- What you need to do -
Nothing may be dropped or altered: reproduce all the data.

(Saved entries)
- - - - -
--- config.mk ---
export PLATFORM = sky130hd
export DESIGN_NAME = sync_filter_mc_flat
export DESIGN_NICKNAME = d
export VERILOG_FILES = /design/src/rtl/sync_filter_pkg.sv /design/src/rtl/sync_filter_mc_if.sv /design/src/rtl/sync_filter_ch.sv /design/src/rtl/sync_filter_mc.sv /design/src/flat_wrapper.sv
export SDC_FILE = /design/constraint.sdc
export NUM_CORES = 1
export LEC_CHECK = 0
export CAP_MARGIN = 0
export CORE_MARGIN = 2
export CORE_UTILIZATION = 30
export CTS_CLUSTER_SIZE = 20
export DETAILED_ROUTE_END_ITERATION = 8
export GPL_TIMING_DRIVEN = 1
export PLACE_DENSITY = 0.45
export SLEW_MARGIN = 10
export SYNTH_ARGS = -nofsm -noshare
export SYNTH_HDL_FRONTEND = slang
export SYNTH_HIERARCHICAL = 1
export SYNTH_SLANG_ARGS = --single-unit
--- constraint.sdc ---
create_clock -name clk -period 2.45 [get_ports clk]
set_clock_uncertainty 0.05 [all_clocks]
set_input_delay 0.6125 -clock clk [delete_from_list [all_inputs] [get_ports clk]]
set_output_delay 0.6125 -clock clk [all_outputs]
set_load 0.005 [all_outputs]
--- src/rtl/sync_filter_pkg.sv ---
// Shared definitions for the multi-channel sync filter: per-channel FSM
// encoding and the saturating increment used by the glitch counters.
package sync_filter_pkg;

  typedef enum logic [1:0] {
    ST_IDLE    = 2'b00,
    ST_QUAL_HI = 2'b01,
    ST_ACTIVE  = 2'b10,
    ST_QUAL_LO = 2'b11
  } ch_state_e;

  function automatic logic [31:0] sat_inc(input logic [31:0] val,
                                          input logic [31:0] max_val);
    return (val >= max_val) ? val : val + 32'd1;
  endfunction

endpackage
$ cat config.mk
export PLATFORM = sky130hd
export DESIGN_NAME = hilo_acc_unit
export DESIGN_NICKNAME = d
export VERILOG_FILES = /design/src/rtl/hilo_acc_unit.sv
export SDC_FILE = /design/constraint.sdc
export NUM_CORES = 1
export LEC_CHECK = 0
export CAP_MARGIN = 40
export CELL_PAD_IN_SITES_DETAIL_PLACEMENT = 1
export CELL_PAD_IN_SITES_GLOBAL_PLACEMENT = 1
export CORE_ASPECT_RATIO = 1.25
export CORE_UTILIZATION = 43
export CTS_BUF_LIST = sky130_fd_sc_hd__clkbuf_16
export DETAILED_ROUTE_END_ITERATION = 8
export PLACE_DENSITY = 0.95
export RECOVER_POWER = 100
export SYNTH_ARGS = -nofsm -noshare
export SYNTH_HDL_FRONTEND = slang
export SYNTH_SLANG_ARGS = --single-unit
$ cat constraint.sdc
create_clock -name clk -period 8.7 [get_ports clk]
set_input_delay 2.175 -clock clk [delete_from_list [all_inputs] [get_ports clk]]
set_output_delay 2.175 -clock clk [all_outputs]
set_load 0.01 [all_outputs]
### config.mk
export PLATFORM = sky130hd
export DESIGN_NAME = oak_core
export DESIGN_NICKNAME = d
export VERILOG_FILES = /design/src/rtl/oak_core.sv
export SDC_FILE = /design/constraint.sdc
export NUM_CORES = 1
export LEC_CHECK = 0
export ABC_AREA = 1
export BUFFER_PORTS_ARGS = -buffer_cell sky130_fd_sc_hd__buf_2
export CAP_MARGIN = 40
export CORE_AREA = 4 4 239 241
export CTS_CLUSTER_SIZE = 8
export DETAILED_ROUTE_END_ITERATION = 8
export DIE_AREA = 0 0 243 245
export PLACE_DENSITY_LB_ADDON = 0.25
export SYNTH_ARGS = -nofsm -noshare
export SYNTH_HDL_FRONTEND = slang
export SYNTH_SLANG_ARGS = --single-unit
### constraint.sdc
create_clock -name sysclk -period 4.6 [get_ports sysclk]
set_input_delay 0.46 -clock sysclk [delete_from_list [all_inputs] [get_ports sysclk]]
set_output_delay 0.46 -clock sysclk [all_outputs]
set_load 0.005 [all_outputs]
- - - - -
- Reply -
--- config.mk ---
export PLATFORM = sky130hd
export DESIGN_NAME = sync_filter_mc_flat
export DESIGN_NICKNAME = d
export VERILOG_FILES = /design/src/rtl/sync_filter_pkg.sv /design/src/rtl/sync_filter_mc_if.sv /design/src/rtl/sync_filter_ch.sv /design/src/rtl/sync_filter_mc.sv /design/src/flat_wrapper.sv
export SDC_FILE = /design/constraint.sdc
export NUM_CORES = 1
export LEC_CHECK = 0
export CAP_MARGIN = 0
export CORE_MARGIN = 2
export CORE_UTILIZATION = 30
export CTS_CLUSTER_SIZE = 20
export DETAILED_ROUTE_END_ITERATION = 8
export GPL_TIMING_DRIVEN = 1
export PLACE_DENSITY = 0.45
export SLEW_MARGIN = 10
export SYNTH_ARGS = -nofsm -noshare
export SYNTH_HDL_FRONTEND = slang
export SYNTH_HIERARCHICAL = 1
export SYNTH_SLANG_ARGS = --single-unit
--- constraint.sdc ---
create_clock -name clk -period 2.45 [get_ports clk]
set_clock_uncertainty 0.05 [all_clocks]
set_input_delay 0.6125 -clock clk [delete_from_list [all_inputs] [get_ports clk]]
set_output_delay 0.6125 -clock clk [all_outputs]
set_load 0.005 [all_outputs]
--- src/rtl/sync_filter_pkg.sv ---
// Shared definitions for the multi-channel sync filter: per-channel FSM
// encoding and the saturating increment used by the glitch counters.
package sync_filter_pkg;

  typedef enum logic [1:0] {
    ST_IDLE    = 2'b00,
    ST_QUAL_HI = 2'b01,
    ST_ACTIVE  = 2'b10,
    ST_QUAL_LO = 2'b11
  } ch_state_e;

  function automatic logic [31:0] sat_inc(input logic [31:0] val,
                                          input logic [31:0] max_val);
    return (val >= max_val) ? val : val + 32'd1;
  endfunction

endpackage
$ cat config.mk
export PLATFORM = sky130hd
export DESIGN_NAME = hilo_acc_unit
export DESIGN_NICKNAME = d
export VERILOG_FILES = /design/src/rtl/hilo_acc_unit.sv
export SDC_FILE = /design/constraint.sdc
export NUM_CORES = 1
export LEC_CHECK = 0
export CAP_MARGIN = 40
export CELL_PAD_IN_SITES_DETAIL_PLACEMENT = 1
export CELL_PAD_IN_SITES_GLOBAL_PLACEMENT = 1
export CORE_ASPECT_RATIO = 1.25
export CORE_UTILIZATION = 43
export CTS_BUF_LIST = sky130_fd_sc_hd__clkbuf_16
export DETAILED_ROUTE_END_ITERATION = 8
export PLACE_DENSITY = 0.95
export RECOVER_POWER = 100
export SYNTH_ARGS = -nofsm -noshare
export SYNTH_HDL_FRONTEND = slang
export SYNTH_SLANG_ARGS = --single-unit
$ cat constraint.sdc
create_clock -name clk -period 8.7 [get_ports clk]
set_input_delay 2.175 -clock clk [delete_from_list [all_inputs] [get_ports clk]]
set_output_delay 2.175 -clock clk [all_outputs]
set_load 0.01 [all_outputs]
### config.mk
export PLATFORM = sky130hd
export DESIGN_NAME = oak_core
export DESIGN_NICKNAME = d
export VERILOG_FILES = /design/src/rtl/oak_core.sv
export SDC_FILE = /design/constraint.sdc
export NUM_CORES = 1
export LEC_CHECK = 0
export ABC_AREA = 1
export BUFFER_PORTS_ARGS = -buffer_cell sky130_fd_sc_hd__buf_2
export CAP_MARGIN = 40
export CORE_AREA = 4 4 239 241
export CTS_CLUSTER_SIZE = 8
export DETAILED_ROUTE_END_ITERATION = 8
export DIE_AREA = 0 0 243 245
export PLACE_DENSITY_LB_ADDON = 0.25
export SYNTH_ARGS = -nofsm -noshare
export SYNTH_HDL_FRONTEND = slang
export SYNTH_SLANG_ARGS = --single-unit
### constraint.sdc
create_clock -name sysclk -period 4.6 [get_ports sysclk]
set_input_delay 0.46 -clock sysclk [delete_from_list [all_inputs] [get_ports sysclk]]
set_output_delay 0.46 -clock sysclk [all_outputs]
set_load 0.005 [all_outputs]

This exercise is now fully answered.